Department of Food and Nutritional Sciences, Ewha Womans University, Daehyun-Dong 11-1, Sudaemun-Gu, Seoul, 120-750, Republic of Korea.
Genes Nutr. 2008 Feb;2(4):327-30. doi: 10.1007/s12263-007-0068-8.
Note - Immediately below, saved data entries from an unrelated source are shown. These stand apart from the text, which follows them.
## src/rtl/if_fetch_unit.sv

```systemverilog
// Instruction-fetch front end: owns the PC, fetches over a req/ready handshake
// and feeds the IF/ID register, emitting all-zero bubbles when nothing is valid.
module if_fetch_unit #(
    parameter logic [31:0] RESET_PC = 32'h0000_0000
) (
    input  logic        clk,
    input  logic        rst,
    input  logic        Freeze,
    input  logic        Branch_taken,
    input  logic [31:0] Branch_address,
    output logic        imem_req,
    output logic [31:0] imem_addr,
    input  logic        imem_ready,
    input  logic [31:0] imem_rdata,
    output logic [31:0] PC,
    output logic [31:0] instruction,
    output logic        valid
);

    typedef enum logic [1:0] {
        S_FETCH,
        S_DISCARD,
        S_HOLD
    } state_e;

    state_e      state_q, state_d;
    logic [31:0] pc_q, pc_d;
    logic [31:0] stale_q, stale_d;
    logic [31:0] hold_q, hold_d;
    logic [31:0] pc_plus4;

    assign pc_plus4 = pc_q + 32'd4;

    always_ff @(posedge clk) begin
        if (rst) begin
            state_q <= S_FETCH;
            pc_q    <= RESET_PC;
            stale_q <= '0;
            hold_q  <= '0;
        end else begin
            state_q <= state_d;
            pc_q    <= pc_d;
            stale_q <= stale_d;
            hold_q  <= hold_d;
        end
    end

    always_comb begin
        state_d = state_q;
        pc_d    = pc_q;
        stale_d = stale_q;
        hold_d  = hold_q;
        unique case (state_q)
            S_FETCH: begin
                if (Branch_taken) begin
                    pc_d = Branch_address;
                    // A busy request must drain before the new target is issued.
                    if (!imem_ready) begin
                        stale_d = pc_q;
                        state_d = S_DISCARD;
                    end
                end else if (imem_ready) begin
                    if (Freeze) begin
                        hold_d  = imem_rdata;
                        state_d = S_HOLD;
                    end else begin
                        pc_d = pc_plus4;
                    end
                end
            end
            S_DISCARD: begin
                if (Branch_taken) pc_d = Branch_address;
                if (imem_ready)   state_d = S_FETCH;
            end
            S_HOLD: begin
                if (Branch_taken) begin
                    pc_d    = Branch_address;
                    state_d = S_FETCH;
                end else if (!Freeze) begin
                    pc_d    = pc_plus4;
                    state_d = S_FETCH;
                end
            end
            default: state_d = S_FETCH;
        endcase
    end

    always_comb begin
        imem_req    = 1'b0;
        imem_addr   = pc_q;
        valid       = 1'b0;
        instruction = '0;
        PC          = '0;
        if (rst) begin
            imem_addr = RESET_PC;
        end else begin
            unique case (state_q)
                S_FETCH: begin
                    imem_req = 1'b1;
                    if (imem_ready && !Branch_taken && !Freeze) begin
                        valid       = 1'b1;
                        instruction = imem_rdata;
                        PC          = pc_plus4;
                    end
                end
                S_DISCARD: begin
                    imem_req  = 1'b1;
                    imem_addr = stale_q;
                end
                S_HOLD: begin
                    if (!Branch_taken) begin
                        valid       = 1'b1;
                        instruction = hold_q;
                        PC          = pc_plus4;
                    end
                end
                default: ;
            endcase
        end
    end

endmodule

```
In this study, we investigated the lipolytic effects of eicosapentaenoic acid (EPA) in 3T3-L1 adipocytes. The differentiated 3T3-L1 adipocytes were treated in a serum-free medium with 300 muM of EPA for 3, 6, 12, and 24 h. In comparison with the control, intracellular lipid accumulation was significantly decreased by 24% at 24 h following the addition of EPA (P < 0.05). Under the same experimental conditions, there was an increase of glycerol and free fatty acids (FFAs). The mRNA level of carnitine palmitoyltransferase I-a, a component of the fatty-acid shuttle system involved in the mitochondrial oxidation of long-chain fatty acids, was also significantly elevated by EPA (P < 0.05). However, the expression of peroxisome proliferator-activated receptor-gamma and acetyl-CoA carboxylase (ACC), which are involved in adipogenesis, was significantly down-regulated by EPA (P < 0.05). These results suggest that EPA may modulate lipid metabolism by stimulation of lipolysis, which was associated with induction of lipolytic gene expression and suppression of adipogenic gene expression in 3T3-L1 adipocytes.
在这项研究中,我们研究了二十碳五烯酸(EPA)在 3T3-L1 脂肪细胞中的脂肪分解作用。将分化的 3T3-L1 脂肪细胞在无血清培养基中用 300 μM 的 EPA 处理 3、6、12 和 24 h。与对照组相比,添加 EPA 24 h 后细胞内脂质积累显著减少了 24%(P < 0.05)。在相同的实验条件下,甘油和游离脂肪酸(FFAs)增加。涉及长链脂肪酸线粒体氧化的脂肪酸穿梭系统的组成部分肉毒碱棕榈酰转移酶 I-a 的 mRNA 水平也被 EPA 显著上调(P < 0.05)。然而,参与脂肪生成的过氧化物酶体增殖物激活受体-γ和乙酰辅酶 A 羧化酶(ACC)的表达被 EPA 显著下调(P < 0.05)。这些结果表明,EPA 可能通过刺激脂肪分解来调节脂肪代谢,这与 3T3-L1 脂肪细胞中脂肪分解基因表达的诱导和脂肪生成基因表达的抑制有关。